[config.mk]
export PLATFORM = sky130hd
export DESIGN_NAME = fetch_decode
export DESIGN_NICKNAME = d
export VERILOG_FILES = /design/src/rtl/cpu_isa_pkg.sv /design/src/rtl/fetch_decode.sv
export SDC_FILE = /design/constraint.sdc
export NUM_CORES = 1
export LEC_CHECK = 0
export CORE_UTILIZATION = 44
export DETAILED_ROUTE_END_ITERATION = 8
export PLACE_DENSITY_LB_ADDON = 0.25
export SETUP_SLACK_MARGIN = 0.5
export SYNTH_ARGS = -nofsm -noshare
export SYNTH_HDL_FRONTEND = slang
export SYNTH_SLANG_ARGS = --single-unit
export TNS_END_PERCENT = 30
[constraint.sdc]
create_clock -name clk -period 1.75 [get_ports clk]
set_input_delay 0.35 -clock clk [delete_from_list [all_inputs] [get_ports clk]]
set_output_delay 0.35 -clock clk [all_outputs]
set_load 0.02 [all_outputs]
[src/rtl/cpu_isa_pkg.sv]
// Shared ISA definitions for the mini CPU: opcodes, instruction field positions and fetch states.
package cpu_isa_pkg;

  localparam logic [1:0] OP_MOV  = 2'b00;
  localparam logic [1:0] OP_ADD  = 2'b01;
  localparam logic [1:0] OP_SUB  = 2'b10;
  localparam logic [1:0] OP_HALT = 2'b11;

  localparam int unsigned OP_MSB  = 7;
  localparam int unsigned OP_LSB  = 6;
  localparam int unsigned RD_MSB  = 5;
  localparam int unsigned RD_LSB  = 4;
  localparam int unsigned RS_MSB  = 1;
  localparam int unsigned RS_LSB  = 0;
  localparam int unsigned IMM_MSB = 3;
  localparam int unsigned IMM_LSB = 0;

  typedef enum logic [1:0] {
    StIdle   = 2'b00,
    StRun    = 2'b01,
    StHalted = 2'b10
  } fetch_state_e;

  typedef struct packed {
    logic [1:0] op;
    logic [1:0] rd;
    logic [1:0] rs;
    logic [3:0] imm;
  } dec_t;

  // Pure field split; rs and imm are extracted for every opcode.
  function automatic dec_t decode(input logic [7:0] instr);
    dec_t d;
    d.op  = instr[OP_MSB:OP_LSB];
    d.rd  = instr[RD_MSB:RD_LSB];
    d.rs  = instr[RS_MSB:RS_LSB];
    d.imm = instr[IMM_MSB:IMM_LSB];
    return d;
  endfunction

  function automatic logic is_alu(input logic [1:0] op);
    return (op == OP_ADD) || (op == OP_SUB);
  endfunction

endpackage

[src/rtl/fetch_decode.sv]
// Fetch/decode sequencer: walks the PC, splits instructions and hands them over valid/ready.
// Optional retired-instruction counter enabled by defining FETCH_PERF_EN.
module fetch_decode
  import cpu_isa_pkg::*;
(
  input  logic       clk,
  input  logic       rst,
  input  logic       start,
  output logic [3:0] pc,
  input  logic [7:0] instr,
  output logic       dec_valid,
  input  logic       dec_ready,
  output logic [1:0] dec_op,
  output logic [1:0] dec_rd,
  output logic [1:0] dec_rs,
  output logic [3:0] dec_imm,
  output logic       busy,
`ifdef FETCH_PERF_EN
  output logic       halted,
  output logic [7:0] retired_cnt
`else
  output logic       halted
`endif
);

  fetch_state_e state_q, state_d;
  logic [3:0]   pc_q, pc_d;
  logic         valid_q, valid_d;
  dec_t         dec_q, dec_d;
  dec_t         fetched;
  logic         load;
  logic         start_accept;

  assign fetched      = decode(instr);
  assign load         = (state_q == StRun) && (!valid_q || dec_ready);
  assign start_accept = start && (state_q != StRun);

  always_comb begin
    state_d = state_q;
    pc_d    = pc_q;
    valid_d = valid_q;
    dec_d   = dec_q;
    unique case (state_q)
      StIdle, StHalted: begin
        if (start) begin
          state_d = StRun;
          pc_d    = 4'd0;
          valid_d = 1'b0;
        end
      end
      StRun: begin
        if (load) begin
          if (fetched.op == OP_HALT) begin
            // Held instruction (if any) is accepted this cycle; PC parks on the HALT.
            state_d = StHalted;
            valid_d = 1'b0;
          end else begin
            dec_d   = fetched;
            valid_d = 1'b1;
            pc_d    = pc_q + 4'd1;
          end
        end
      end
      default: state_d = StIdle;
    endcase
  end

  always_ff @(posedge clk or posedge rst) begin
    if (rst) begin
      state_q <= StIdle;
      pc_q    <= 4'd0;
      valid_q <= 1'b0;
      dec_q   <= '0;
    end else begin
      state_q <= state_d;
      pc_q    <= pc_d;
      valid_q <= valid_d;
      dec_q   <= dec_d;
    end
  end

  assign pc        = pc_q;
  assign dec_valid = valid_q;
  assign dec_op    = dec_q.op;
  assign dec_rd    = dec_q.rd;
  assign dec_rs    = dec_q.rs;
  assign dec_imm   = dec_q.imm;
  assign busy      = (state_q == StRun);
  assign halted    = (state_q == StHalted);

`ifdef FETCH_PERF_EN
  logic [7:0] retired_q;

  always_ff @(posedge clk or posedge rst) begin
    if (rst) begin
      retired_q <= 8'd0;
    end else if (start_accept) begin
      retired_q <= 8'd0;
    end else if (valid_q && dec_ready) begin
      retired_q <= retired_q + 8'd1;
    end
  end

  assign retired_cnt = retired_q;
`else
  logic unused_start_accept;
  assign unused_start_accept = start_accept;
`endif

endmodule

==> results of run 1 <==
## path summary, 6_finish.rpt
kind,cells after the start,slack [ps],start,endpoint
setup / recovery,2,330,state_q[0],halted
max in group asynchronous,2,970,rst,dec_op[1]
setup reg to reg,4,440,state_q[1],pc[1]
hold reg to reg,1,510,dec_op[1],dec_op[1]
hold / removal,2,410,rst,pc[1]
min in group clk,1,510,dec_op[1],dec_op[1]
## cells in the mapped netlist (2+ instances only)
cell type and instances:
buf_4 2, mux2i_1 2, dfrtp_1 15, mux2_2 8
nand2_1 3, nand2b_1 2, inv_1 4
## metal layers
layer  vias up  GRT usage [%]
met2        19           30.3
met4         0           9.38
li1        276              -
met5         -              0
met1       269           22.3
met3         4           2.59
## power by group
part | internal [mW] | total [mW] | switching, mW | leakage, nW
Combinational | 0.634 | 1.24 | 0.606 | 0.349
Sequential | 0.509 | 0.613 | 0.105 | 0.183
Clock | 0.0885 | 0.200 | 0.112 | 0.0150
## per-stage QoR
stage | area [um2] | total power [mW]
2_1_floorplan | 709 | 1.29
3_3_place_gp | 995 | 1.70
3_5_place_dp | 995 | 1.74
4_1_cts | 1000 | 1.84
5_1_grt | 1100 | 2.19
6_report | 1100 | 2.05
## registers in the layout, indices dropped and copies added, names as in the netlist
register,count
dec_rs,1
state_q,2
dec_op,2
dec_rd,2
pc,4
dec_valid,1
dec_imm,3
## cells by family (layout without fill, tap and decap cells)
logic type,Yosys count,after routing,synth area share (%)
AND/OR/NAND/NOR,12,13,12.3
adder cells (fa/ha/maj),1,1,1.76
buffers and inverters,7,47,5.47
AO/OA/AOI/OAI,9,9,12.0
multiplexers,10,10,15.5
flip-flops,15,15,52.9
## layout by cell type, fill, tap and decap left out, types with 4 or more instances in the layout
cell              n
buf_2             7
inv_1             4
dfrtp_1          15
mux2_4            4
mux2_2            4
buf_4             8
dlygate4sd2_1     8
clkdlybuf4s50_1  11
## cell type report
type                            count  area share, %
Multi-Input combinational cell     33           29.8
Inverter                            5           2.15
Timing Repair Buffer               38           29.8
Clock buffer                        4           2.38
Tap cell                           16           1.81
Sequential cell                    15           34.0
## repair_timing
| action | CTS | global route |
|---|---|---|
| endpoints found under the setup margin | 30 | 24 |
| endpoints found under the hold margin | 0 | 0 |
| buffers inserted | 4 | 6 |
| pin swaps | 0 | 2 |
| gates cloned | 0 | 1 |
| gates resized for setup | 47 | 9 |
==> run_results.csv, run 1 <==
group,metric,value,unit
synthesis,synth_area_leaders,"dfrtp_1, mux2_2, o31ai_4",
sta,skew,4.36,ps
sta,setup-violations-final,0,
synthesis,avgSynthCellArea,13.1,um2
setup_path,path_max_fanout,3,
layout,post-route-util,73.3,%
synthesis,syn_area,709,um2
drt,drt-pass1-iter-count,4,
setup_path,criticalPathCategory,"flip-flop to output pin",
setup_path,crit_chain,"and2b_1 -> buf_6",
clock_network,cts_tree,"done",
floorplan,die_h,42.2,um
drt,wl_met3,70,um
synthesis,yosys.area.top_type_share,52.9,%
sta,slew_headroom,62.7,%
drt,vias,568,
synthesis,synth-edff-count,0,
outcome,status,"complete, no violations",
setup_path,endpoint_kind,"output pin",
layout,antenna_cells,0,
clock_network,clk_pin_slew,90,ps
drt,routed_wirelength,1550,um
setup_path,max_stage_delay,420,ps
drt,maxUsedRoutingLayer,"met4",
sta,tns,0,ps
run,max-cap-violations,0,
sta,fin_ws,330,ps
setup_path,start_kind,"flip-flop",
setup_path,cp_num_buf_inv,1,
floorplan,start_util,47.1,%
synthesis,synth_area_leader_cell,"dfrtp_1",
floorplan,die_x,42.2,um
clock_network,cts_hold_buf,0,
synthesis,synth_warnings,0,
setup_path,required,1400,ps
global_route,grt_max_degree,16,
sta,finalHoldViolations,0,
drt,met1_length,649,um
worst_hold_path,hold_path_class,"input port to asynchronous set/reset pin",
synthesis,synth_fp_nets,67,
floorplan,io_pins,29,
drt,drc,0,
sta,fin_crit,1420,ps
drt,drtAntennaViolNets,0,
layout,fill_cells,113,
drt,vias_per_cell,5.12,
clock_network,insertion_delay,280,ps
clock_network,clockRootBuffer,"clkbuf_4",
placed_design,io_buffers,28,
layout,fin_cells,111,
global_route,grt_pass1_wl,2350,um
drt,drtIter0Drc,8,
synthesis,ys_async_sr_fraction,100,%
clock_network,numClockSinks,15,
synthesis,synth_seq_area_share,52.9,%
global_route,grt_usage,18.0,%
floorplan,coreArea,1510,um2
sta,worst_pin_slew,559,ps
synthesis,netlist_instances,54,
synthesis,synth-seq-cells,15,
setup_path,crit_slowest_cell,"dfrtp_1",
floorplan,dieArea,1780,um2
layout,seq_area,375,um2
placed_design,dpl_worst_slack,61.1,ps
sta,timing.final.crit_share,81.1,%
placed_design,gp_congestion,0.692,
global_route,grt_remaining_overflow,0,
setup_path,cpLargestDelayFamily,"flip-flops",
sta,slew_viol_final,0,
layout,multiInputGateArea,329,um2
synthesis,synth.distinct_cells,25,
global_route,grt_pass1_vias,493,
clock_network,clockBufferDepth,2,
drt,wl_per_cell,13.9,um
setup_path,worstPathArrival,1070,ps
clock_network,cts_buffers,3,
floorplan,rows,14,
power,ir_worst_vdd,0.968,mV
placed_design,dp_cells,96,
layout,fin_nets,109,
placed_design,dp_hpwl,980,um
power,leakage,0.547,nW
power,powerDensity,1860,nW/um2
sta,rsz0062_at_grt,"true",
drt,met2_length,797,um
sta,holdWs,412,ps
sta,fmax,704,MHz
global_route,antenna_found_initial,0,
synthesis,ys.flop_type,"dfrtp_1",
layout,area_growth_syn_to_layout,55.6,%
clock_network,h-tree-depth,1,
layout,final_layout_size_suffix_gt1_share,40.0,%
Power figures use the tool's default switching activity.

Task goal | Write out only what runs from the line holding "layout,area_growth_syn_to_layout,55.6,%" through the last line of the records, exactly as shown.

Solution below |
layout,area_growth_syn_to_layout,55.6,%
clock_network,h-tree-depth,1,
layout,final_layout_size_suffix_gt1_share,40.0,%
Power figures use the tool's default switching activity.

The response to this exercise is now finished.